## Assignment
Where a line in the data below includes the word "chip", count it. State the total and nothing more.

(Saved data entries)

____________

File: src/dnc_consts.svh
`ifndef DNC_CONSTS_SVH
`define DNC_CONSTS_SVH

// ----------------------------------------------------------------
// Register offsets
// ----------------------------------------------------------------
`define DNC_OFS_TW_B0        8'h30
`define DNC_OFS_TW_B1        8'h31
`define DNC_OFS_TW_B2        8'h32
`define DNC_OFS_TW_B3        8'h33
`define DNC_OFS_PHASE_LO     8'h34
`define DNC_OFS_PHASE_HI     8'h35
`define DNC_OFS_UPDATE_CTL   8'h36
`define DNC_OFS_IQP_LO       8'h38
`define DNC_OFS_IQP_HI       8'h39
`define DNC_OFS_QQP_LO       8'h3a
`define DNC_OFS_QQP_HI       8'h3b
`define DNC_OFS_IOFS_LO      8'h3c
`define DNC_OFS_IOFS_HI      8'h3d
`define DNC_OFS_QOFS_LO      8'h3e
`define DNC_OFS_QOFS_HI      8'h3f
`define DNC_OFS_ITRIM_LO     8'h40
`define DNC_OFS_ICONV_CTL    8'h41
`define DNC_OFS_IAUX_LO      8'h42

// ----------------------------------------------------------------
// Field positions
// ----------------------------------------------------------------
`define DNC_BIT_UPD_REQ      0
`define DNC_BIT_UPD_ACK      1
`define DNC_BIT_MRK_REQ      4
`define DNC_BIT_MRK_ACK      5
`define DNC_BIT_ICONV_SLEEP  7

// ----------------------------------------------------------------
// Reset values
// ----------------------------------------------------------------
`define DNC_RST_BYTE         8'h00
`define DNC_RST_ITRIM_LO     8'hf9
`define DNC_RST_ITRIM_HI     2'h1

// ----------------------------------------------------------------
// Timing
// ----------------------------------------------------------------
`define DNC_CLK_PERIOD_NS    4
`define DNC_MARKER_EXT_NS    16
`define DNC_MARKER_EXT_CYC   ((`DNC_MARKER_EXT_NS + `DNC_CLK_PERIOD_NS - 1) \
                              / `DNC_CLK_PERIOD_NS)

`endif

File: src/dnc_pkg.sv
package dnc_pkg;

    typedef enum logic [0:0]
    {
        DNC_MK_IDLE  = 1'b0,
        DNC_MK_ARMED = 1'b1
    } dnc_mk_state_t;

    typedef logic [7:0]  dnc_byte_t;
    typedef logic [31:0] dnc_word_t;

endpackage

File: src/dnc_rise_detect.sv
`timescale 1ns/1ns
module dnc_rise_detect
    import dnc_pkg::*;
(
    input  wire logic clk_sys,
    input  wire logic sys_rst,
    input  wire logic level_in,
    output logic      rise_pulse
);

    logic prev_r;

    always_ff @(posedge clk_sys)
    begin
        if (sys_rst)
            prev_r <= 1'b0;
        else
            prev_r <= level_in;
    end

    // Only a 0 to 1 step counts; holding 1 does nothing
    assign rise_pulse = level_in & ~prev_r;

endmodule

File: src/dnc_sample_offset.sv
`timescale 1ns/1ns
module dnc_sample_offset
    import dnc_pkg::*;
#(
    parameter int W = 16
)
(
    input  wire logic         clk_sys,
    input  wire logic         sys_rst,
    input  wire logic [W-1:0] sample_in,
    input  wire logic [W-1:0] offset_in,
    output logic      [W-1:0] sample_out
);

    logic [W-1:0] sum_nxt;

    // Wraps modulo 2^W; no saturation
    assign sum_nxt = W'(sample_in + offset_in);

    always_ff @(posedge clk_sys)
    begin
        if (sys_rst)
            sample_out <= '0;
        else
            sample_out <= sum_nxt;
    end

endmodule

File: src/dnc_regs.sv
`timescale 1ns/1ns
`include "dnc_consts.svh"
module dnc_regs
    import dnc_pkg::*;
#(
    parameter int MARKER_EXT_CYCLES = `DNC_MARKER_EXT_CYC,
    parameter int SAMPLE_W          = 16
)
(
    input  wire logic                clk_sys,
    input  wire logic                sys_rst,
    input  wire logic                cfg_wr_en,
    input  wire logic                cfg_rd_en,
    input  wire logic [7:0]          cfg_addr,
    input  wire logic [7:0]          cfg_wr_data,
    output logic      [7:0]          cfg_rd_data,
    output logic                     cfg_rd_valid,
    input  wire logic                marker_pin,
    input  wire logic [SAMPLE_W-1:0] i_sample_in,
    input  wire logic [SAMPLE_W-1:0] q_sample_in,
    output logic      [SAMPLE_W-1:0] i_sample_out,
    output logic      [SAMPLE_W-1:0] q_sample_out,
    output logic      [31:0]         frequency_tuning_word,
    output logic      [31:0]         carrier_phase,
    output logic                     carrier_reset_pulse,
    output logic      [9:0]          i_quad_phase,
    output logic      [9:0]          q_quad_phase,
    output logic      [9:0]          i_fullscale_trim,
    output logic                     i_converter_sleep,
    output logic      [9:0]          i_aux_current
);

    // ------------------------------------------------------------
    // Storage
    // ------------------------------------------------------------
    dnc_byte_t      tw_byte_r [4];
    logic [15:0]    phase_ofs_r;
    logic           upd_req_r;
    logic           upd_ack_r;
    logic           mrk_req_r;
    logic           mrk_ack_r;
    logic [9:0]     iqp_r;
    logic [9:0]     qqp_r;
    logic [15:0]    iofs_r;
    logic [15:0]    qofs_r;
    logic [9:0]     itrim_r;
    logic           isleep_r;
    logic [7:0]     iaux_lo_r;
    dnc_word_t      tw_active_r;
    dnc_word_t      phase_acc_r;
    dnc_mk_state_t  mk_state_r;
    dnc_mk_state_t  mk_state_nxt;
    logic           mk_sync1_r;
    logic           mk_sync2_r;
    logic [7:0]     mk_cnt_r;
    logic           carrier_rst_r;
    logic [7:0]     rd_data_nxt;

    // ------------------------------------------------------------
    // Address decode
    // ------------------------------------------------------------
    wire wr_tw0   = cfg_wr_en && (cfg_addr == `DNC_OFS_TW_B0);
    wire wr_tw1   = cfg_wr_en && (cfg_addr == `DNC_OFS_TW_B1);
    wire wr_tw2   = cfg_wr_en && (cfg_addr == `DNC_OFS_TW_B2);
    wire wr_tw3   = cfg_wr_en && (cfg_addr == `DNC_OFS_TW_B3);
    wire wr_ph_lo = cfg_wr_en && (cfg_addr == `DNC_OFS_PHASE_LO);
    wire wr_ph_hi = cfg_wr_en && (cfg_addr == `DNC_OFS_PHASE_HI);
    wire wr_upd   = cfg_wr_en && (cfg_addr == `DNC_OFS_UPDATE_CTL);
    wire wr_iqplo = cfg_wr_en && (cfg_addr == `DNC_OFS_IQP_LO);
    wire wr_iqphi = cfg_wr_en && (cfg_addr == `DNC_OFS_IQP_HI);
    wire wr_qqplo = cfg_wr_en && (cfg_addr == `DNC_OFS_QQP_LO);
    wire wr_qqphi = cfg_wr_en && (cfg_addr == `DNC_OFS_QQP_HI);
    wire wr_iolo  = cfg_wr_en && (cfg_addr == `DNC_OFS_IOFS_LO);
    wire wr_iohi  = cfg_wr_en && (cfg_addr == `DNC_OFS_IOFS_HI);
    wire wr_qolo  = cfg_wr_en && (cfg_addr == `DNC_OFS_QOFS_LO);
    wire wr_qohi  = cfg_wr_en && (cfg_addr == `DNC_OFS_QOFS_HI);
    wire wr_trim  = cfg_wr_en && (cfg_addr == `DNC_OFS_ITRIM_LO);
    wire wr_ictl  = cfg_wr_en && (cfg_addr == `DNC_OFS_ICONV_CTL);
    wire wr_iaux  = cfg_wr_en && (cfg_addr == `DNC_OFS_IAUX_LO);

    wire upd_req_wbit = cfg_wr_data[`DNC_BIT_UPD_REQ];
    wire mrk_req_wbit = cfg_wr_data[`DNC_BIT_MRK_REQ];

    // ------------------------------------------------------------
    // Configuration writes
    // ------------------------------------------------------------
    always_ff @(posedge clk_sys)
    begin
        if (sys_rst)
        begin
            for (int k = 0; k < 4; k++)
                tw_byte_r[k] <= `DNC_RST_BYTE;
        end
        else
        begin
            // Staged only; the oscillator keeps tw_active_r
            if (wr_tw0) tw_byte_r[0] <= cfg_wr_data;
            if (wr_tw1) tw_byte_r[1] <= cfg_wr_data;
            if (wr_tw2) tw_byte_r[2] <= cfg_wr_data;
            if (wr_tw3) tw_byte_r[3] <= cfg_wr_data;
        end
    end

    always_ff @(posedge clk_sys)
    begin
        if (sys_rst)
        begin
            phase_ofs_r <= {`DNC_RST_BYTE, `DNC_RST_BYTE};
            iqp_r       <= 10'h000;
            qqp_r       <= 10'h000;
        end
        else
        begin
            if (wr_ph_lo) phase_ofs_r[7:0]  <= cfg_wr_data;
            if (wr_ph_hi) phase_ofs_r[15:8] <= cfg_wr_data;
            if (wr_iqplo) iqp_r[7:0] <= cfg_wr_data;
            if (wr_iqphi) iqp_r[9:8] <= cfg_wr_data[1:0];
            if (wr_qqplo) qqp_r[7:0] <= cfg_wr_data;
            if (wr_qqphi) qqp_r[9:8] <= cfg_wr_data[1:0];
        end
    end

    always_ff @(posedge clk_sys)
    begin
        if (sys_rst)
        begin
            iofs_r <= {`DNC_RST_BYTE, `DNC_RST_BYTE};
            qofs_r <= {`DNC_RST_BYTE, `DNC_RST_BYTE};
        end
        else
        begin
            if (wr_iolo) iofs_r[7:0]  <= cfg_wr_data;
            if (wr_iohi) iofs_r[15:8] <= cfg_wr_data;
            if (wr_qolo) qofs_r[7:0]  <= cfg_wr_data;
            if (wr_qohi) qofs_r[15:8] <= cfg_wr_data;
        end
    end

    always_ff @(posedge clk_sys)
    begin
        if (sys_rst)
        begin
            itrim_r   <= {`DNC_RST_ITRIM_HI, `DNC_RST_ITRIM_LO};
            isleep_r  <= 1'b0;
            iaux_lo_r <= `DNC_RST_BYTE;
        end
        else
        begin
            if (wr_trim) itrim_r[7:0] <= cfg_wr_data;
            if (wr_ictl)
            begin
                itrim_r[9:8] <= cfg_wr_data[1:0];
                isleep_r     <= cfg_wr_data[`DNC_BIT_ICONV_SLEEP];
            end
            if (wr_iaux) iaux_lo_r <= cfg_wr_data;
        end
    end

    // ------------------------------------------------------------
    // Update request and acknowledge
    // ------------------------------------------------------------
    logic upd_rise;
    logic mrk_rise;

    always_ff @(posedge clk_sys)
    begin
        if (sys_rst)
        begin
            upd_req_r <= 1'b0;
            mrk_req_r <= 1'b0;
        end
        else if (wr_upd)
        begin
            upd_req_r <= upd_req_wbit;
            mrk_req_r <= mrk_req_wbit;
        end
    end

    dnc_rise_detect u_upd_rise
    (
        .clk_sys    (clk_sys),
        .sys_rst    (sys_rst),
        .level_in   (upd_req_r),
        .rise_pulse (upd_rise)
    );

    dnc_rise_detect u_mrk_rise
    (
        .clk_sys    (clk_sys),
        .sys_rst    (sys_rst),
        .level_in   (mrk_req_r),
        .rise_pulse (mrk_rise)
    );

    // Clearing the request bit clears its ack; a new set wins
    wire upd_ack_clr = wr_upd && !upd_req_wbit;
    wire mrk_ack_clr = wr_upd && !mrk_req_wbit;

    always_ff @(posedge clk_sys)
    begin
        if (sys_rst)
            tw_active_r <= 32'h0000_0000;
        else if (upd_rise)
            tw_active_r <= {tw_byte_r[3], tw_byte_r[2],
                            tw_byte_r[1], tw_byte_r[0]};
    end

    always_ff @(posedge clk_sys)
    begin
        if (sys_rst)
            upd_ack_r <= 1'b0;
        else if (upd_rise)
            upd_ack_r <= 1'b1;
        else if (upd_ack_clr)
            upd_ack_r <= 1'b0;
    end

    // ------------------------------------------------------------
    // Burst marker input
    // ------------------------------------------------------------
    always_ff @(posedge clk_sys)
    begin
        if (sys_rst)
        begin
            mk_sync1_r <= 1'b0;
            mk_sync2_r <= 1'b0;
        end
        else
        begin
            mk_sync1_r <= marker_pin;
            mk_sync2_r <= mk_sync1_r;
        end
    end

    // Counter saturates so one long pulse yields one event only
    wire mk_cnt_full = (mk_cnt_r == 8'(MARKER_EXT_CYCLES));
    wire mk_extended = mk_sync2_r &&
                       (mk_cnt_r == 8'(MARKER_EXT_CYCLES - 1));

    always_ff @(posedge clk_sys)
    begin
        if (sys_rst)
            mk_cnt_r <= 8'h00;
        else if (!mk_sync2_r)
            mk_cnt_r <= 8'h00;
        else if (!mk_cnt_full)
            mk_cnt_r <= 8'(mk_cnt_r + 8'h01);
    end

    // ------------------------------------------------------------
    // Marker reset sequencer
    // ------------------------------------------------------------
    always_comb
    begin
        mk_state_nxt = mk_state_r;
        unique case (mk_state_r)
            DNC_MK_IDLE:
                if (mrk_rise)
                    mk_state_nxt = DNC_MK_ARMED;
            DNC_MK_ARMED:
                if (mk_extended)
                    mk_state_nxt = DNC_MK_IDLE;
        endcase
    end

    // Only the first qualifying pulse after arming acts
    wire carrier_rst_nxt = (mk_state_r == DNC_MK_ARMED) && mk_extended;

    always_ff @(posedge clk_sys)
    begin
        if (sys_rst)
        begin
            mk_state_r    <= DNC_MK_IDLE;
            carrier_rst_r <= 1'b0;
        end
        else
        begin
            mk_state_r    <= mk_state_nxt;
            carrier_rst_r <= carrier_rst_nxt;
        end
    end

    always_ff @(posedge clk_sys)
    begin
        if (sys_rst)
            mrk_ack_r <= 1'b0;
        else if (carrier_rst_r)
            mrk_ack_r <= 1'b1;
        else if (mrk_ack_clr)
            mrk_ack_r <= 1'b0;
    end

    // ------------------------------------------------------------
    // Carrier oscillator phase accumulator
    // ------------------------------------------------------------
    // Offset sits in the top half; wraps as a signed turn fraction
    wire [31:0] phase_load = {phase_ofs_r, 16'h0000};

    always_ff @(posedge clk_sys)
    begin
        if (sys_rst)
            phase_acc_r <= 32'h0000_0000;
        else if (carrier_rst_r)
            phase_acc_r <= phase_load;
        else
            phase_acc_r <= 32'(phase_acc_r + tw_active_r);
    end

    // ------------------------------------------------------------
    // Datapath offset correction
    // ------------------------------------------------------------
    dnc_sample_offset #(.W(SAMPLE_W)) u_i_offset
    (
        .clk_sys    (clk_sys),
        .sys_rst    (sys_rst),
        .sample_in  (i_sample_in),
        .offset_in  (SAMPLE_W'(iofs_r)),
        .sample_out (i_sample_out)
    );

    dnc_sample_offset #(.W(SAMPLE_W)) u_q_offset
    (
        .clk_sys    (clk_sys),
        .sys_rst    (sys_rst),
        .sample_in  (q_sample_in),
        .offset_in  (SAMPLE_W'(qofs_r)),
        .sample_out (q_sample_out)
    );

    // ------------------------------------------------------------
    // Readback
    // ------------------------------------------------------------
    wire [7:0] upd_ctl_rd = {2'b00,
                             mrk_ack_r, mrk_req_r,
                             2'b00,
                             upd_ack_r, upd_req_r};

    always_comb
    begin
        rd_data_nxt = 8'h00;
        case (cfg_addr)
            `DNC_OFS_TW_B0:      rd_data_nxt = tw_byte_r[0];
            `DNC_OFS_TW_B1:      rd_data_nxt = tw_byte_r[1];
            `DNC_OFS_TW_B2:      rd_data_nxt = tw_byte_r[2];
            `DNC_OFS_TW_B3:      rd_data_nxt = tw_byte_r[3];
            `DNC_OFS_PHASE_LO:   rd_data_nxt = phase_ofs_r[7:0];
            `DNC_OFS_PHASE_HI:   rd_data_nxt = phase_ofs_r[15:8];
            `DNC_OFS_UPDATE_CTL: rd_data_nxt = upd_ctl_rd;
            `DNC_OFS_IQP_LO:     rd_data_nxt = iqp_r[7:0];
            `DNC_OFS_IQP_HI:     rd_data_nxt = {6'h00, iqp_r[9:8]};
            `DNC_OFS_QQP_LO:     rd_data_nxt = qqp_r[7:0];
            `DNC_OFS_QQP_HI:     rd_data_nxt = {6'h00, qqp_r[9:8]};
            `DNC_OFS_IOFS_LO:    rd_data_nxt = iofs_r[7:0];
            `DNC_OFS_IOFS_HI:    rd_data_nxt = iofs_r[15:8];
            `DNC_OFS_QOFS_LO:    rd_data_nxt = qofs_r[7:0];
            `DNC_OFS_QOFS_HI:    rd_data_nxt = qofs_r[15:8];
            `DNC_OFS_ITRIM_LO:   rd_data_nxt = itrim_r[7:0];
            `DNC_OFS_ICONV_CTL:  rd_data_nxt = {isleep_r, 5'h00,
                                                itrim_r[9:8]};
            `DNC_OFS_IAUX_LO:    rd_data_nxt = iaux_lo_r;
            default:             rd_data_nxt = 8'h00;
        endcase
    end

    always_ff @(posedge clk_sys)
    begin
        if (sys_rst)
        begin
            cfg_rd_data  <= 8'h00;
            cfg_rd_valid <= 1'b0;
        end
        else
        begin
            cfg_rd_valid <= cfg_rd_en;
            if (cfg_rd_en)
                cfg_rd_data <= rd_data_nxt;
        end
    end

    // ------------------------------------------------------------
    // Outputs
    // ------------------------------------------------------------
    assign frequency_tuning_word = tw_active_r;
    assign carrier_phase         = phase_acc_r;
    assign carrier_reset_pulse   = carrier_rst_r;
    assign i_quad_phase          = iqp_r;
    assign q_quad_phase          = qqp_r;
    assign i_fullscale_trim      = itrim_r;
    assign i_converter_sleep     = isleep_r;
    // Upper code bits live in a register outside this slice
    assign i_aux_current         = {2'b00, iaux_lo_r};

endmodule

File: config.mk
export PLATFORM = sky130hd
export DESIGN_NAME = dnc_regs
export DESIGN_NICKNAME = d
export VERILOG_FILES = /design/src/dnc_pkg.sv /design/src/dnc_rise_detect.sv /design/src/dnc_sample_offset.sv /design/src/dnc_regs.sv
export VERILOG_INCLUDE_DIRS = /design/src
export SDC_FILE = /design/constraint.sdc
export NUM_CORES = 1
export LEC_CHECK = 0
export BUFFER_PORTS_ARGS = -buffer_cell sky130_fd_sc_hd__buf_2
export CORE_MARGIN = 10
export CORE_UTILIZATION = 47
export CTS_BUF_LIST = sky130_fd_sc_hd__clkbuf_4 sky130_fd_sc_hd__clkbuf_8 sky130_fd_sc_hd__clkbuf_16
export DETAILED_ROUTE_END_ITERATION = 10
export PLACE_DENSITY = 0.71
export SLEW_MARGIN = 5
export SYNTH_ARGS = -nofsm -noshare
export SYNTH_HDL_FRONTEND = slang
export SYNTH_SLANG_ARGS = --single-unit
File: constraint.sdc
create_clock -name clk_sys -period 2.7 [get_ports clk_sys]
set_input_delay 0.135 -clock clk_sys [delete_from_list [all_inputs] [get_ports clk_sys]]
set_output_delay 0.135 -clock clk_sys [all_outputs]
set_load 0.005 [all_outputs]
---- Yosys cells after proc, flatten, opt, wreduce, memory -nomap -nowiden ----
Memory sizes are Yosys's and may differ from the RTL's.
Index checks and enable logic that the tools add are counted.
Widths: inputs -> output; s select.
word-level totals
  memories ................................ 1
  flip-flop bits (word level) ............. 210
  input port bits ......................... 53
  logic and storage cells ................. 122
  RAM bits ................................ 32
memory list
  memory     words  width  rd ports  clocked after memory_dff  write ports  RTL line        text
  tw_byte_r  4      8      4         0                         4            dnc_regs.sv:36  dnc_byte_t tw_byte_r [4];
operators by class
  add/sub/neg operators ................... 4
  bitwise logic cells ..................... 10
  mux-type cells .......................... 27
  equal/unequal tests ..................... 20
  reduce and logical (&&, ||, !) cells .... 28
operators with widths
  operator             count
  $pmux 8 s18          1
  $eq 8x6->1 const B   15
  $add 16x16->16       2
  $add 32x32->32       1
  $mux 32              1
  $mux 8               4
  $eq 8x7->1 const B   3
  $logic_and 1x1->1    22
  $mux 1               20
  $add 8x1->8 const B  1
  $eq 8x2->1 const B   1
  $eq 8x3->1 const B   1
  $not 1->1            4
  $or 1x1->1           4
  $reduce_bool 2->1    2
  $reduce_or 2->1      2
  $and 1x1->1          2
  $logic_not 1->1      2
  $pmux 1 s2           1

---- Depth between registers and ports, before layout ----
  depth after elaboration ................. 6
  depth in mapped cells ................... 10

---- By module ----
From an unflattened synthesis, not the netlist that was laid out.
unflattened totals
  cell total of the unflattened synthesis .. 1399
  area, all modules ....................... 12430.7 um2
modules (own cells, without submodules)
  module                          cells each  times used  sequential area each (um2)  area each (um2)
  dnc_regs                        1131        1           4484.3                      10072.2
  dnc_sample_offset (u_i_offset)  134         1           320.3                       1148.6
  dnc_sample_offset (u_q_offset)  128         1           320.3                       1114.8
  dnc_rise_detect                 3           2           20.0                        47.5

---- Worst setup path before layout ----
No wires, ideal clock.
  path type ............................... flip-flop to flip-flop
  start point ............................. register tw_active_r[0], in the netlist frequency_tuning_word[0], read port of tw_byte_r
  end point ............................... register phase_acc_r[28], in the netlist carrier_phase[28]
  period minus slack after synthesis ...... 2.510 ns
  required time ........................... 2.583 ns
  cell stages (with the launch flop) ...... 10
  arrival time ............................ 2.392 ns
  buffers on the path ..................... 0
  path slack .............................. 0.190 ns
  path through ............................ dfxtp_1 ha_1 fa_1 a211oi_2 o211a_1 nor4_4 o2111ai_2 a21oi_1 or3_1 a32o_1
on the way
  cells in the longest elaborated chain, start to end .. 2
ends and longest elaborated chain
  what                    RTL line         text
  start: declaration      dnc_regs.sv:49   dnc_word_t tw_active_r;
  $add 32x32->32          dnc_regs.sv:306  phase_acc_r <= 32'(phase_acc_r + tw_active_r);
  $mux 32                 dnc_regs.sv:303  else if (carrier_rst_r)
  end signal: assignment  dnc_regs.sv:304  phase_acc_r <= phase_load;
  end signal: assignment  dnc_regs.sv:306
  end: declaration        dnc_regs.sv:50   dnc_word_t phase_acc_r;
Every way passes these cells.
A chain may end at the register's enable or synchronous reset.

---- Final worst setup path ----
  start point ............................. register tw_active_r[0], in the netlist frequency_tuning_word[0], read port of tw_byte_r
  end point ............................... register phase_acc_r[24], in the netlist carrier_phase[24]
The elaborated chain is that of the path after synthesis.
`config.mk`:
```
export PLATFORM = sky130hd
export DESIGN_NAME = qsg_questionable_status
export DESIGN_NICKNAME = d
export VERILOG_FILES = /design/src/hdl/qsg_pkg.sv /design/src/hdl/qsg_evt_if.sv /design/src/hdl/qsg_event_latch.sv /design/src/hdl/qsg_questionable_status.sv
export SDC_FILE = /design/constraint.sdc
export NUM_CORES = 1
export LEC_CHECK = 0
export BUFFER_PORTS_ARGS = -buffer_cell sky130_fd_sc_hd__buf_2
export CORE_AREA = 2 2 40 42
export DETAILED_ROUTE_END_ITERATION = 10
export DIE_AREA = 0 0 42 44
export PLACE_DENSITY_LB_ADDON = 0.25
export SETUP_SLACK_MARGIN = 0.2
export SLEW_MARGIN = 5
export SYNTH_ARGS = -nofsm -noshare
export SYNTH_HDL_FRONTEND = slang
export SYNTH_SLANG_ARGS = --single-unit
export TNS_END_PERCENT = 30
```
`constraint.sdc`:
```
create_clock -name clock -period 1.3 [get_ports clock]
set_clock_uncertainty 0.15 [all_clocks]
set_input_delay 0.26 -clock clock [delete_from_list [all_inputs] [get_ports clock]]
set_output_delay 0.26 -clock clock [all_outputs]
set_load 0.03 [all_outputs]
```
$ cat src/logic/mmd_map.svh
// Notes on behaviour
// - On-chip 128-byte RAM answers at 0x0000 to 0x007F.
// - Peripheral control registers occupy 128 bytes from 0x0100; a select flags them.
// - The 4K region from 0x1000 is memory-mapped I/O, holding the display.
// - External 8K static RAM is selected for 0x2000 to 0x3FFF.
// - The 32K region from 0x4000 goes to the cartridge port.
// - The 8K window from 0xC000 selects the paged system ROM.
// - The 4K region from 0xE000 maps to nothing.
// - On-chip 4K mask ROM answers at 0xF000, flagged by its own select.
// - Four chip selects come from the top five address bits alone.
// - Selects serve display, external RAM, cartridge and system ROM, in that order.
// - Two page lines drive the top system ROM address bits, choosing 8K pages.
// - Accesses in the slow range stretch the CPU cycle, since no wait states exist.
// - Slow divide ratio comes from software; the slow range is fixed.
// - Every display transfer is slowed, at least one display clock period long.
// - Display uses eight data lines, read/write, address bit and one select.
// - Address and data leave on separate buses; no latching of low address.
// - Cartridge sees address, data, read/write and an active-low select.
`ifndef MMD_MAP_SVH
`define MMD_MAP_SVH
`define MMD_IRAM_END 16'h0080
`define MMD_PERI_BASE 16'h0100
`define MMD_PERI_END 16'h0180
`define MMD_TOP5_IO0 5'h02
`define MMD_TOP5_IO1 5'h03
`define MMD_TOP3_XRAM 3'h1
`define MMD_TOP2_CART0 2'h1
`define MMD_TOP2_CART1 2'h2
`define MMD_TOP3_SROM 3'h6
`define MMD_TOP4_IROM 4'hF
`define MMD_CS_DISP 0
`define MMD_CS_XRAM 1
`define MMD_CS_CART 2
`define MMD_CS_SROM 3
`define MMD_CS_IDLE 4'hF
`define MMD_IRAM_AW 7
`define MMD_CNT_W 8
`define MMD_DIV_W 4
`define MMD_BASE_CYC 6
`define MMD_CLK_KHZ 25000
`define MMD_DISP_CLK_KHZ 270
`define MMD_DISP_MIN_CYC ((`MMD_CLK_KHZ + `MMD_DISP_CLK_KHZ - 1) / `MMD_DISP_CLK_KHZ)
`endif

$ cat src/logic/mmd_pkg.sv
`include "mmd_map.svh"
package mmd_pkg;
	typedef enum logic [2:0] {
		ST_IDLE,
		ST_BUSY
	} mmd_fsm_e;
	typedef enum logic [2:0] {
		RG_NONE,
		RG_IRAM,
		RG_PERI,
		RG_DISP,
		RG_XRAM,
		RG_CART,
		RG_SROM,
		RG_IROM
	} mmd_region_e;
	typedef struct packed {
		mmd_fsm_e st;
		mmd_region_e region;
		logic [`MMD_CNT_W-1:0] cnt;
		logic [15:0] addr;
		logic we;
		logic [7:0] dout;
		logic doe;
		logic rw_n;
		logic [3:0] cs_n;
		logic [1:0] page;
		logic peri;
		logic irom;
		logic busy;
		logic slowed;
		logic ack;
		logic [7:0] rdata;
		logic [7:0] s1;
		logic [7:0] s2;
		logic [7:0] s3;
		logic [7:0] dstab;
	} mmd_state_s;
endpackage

____________

## Response box
3